▸ WORK TO COMPLETE: Everything from the first line of the material below through the line containing "netlist & sky130\_fd\_sc\_hd\_\_nor2\_1 \\" must be retyped exactly, and nothing past it.

*** GIVEN RECORDS Section Begins ***

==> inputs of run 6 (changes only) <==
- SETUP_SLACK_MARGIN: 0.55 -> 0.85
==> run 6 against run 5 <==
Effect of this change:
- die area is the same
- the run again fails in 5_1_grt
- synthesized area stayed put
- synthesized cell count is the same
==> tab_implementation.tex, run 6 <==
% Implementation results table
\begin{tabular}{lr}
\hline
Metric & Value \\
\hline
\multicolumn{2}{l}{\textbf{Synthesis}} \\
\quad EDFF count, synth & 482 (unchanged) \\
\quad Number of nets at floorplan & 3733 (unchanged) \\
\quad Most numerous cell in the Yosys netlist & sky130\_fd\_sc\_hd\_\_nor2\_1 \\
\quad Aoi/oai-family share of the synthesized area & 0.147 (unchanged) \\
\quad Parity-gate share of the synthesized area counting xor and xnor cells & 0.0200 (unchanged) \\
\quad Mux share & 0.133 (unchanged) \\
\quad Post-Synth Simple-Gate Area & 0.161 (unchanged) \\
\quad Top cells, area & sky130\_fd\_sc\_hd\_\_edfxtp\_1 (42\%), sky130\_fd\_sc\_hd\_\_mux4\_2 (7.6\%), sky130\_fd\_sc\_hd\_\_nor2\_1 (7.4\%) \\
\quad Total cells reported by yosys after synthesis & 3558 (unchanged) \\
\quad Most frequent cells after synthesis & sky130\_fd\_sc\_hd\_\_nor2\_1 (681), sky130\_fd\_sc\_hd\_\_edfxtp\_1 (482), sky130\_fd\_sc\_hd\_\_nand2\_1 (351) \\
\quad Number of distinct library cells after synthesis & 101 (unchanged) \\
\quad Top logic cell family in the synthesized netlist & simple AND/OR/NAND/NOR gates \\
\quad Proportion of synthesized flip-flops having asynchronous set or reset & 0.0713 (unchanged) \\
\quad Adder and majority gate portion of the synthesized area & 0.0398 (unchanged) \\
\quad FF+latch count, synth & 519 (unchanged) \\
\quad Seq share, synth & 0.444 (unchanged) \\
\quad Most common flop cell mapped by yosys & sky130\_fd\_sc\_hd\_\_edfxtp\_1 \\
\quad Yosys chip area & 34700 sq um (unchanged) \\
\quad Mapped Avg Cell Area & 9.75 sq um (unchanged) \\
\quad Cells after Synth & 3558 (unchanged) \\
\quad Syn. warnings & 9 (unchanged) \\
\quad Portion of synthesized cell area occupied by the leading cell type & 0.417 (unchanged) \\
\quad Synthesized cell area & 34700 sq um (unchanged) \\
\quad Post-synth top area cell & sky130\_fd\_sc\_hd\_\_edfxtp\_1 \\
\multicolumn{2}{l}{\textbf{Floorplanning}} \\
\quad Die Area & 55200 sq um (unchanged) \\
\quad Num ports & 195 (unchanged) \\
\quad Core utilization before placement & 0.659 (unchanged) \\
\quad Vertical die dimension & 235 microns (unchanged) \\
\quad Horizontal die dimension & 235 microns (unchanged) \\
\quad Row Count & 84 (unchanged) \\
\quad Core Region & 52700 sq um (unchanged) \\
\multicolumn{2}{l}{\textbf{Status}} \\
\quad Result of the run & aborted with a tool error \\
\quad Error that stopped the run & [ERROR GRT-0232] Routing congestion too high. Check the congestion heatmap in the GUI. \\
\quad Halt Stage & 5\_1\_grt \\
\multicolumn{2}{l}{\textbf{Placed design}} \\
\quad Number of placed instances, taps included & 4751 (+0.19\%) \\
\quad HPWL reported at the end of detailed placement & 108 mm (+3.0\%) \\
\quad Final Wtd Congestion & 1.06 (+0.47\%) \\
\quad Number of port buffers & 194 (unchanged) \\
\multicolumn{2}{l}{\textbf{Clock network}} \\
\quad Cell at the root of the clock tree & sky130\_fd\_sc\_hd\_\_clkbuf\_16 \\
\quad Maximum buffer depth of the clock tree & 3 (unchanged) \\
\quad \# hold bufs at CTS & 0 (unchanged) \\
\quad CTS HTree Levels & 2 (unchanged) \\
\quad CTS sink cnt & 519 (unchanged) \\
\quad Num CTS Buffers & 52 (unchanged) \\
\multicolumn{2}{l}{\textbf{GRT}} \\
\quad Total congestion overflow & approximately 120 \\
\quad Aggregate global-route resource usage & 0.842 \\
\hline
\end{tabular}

*** GIVEN RECORDS Section Ends ***

▸ WRITTEN SOLUTION:
==> inputs of run 6 (changes only) <==
- SETUP_SLACK_MARGIN: 0.55 -> 0.85
==> run 6 against run 5 <==
Effect of this change:
- die area is the same
- the run again fails in 5_1_grt
- synthesized area stayed put
- synthesized cell count is the same
==> tab_implementation.tex, run 6 <==
% Implementation results table
\begin{tabular}{lr}
\hline
Metric & Value \\
\hline
\multicolumn{2}{l}{\textbf{Synthesis}} \\
\quad EDFF count, synth & 482 (unchanged) \\
\quad Number of nets at floorplan & 3733 (unchanged) \\
\quad Most numerous cell in the Yosys netlist & sky130\_fd\_sc\_hd\_\_nor2\_1 \\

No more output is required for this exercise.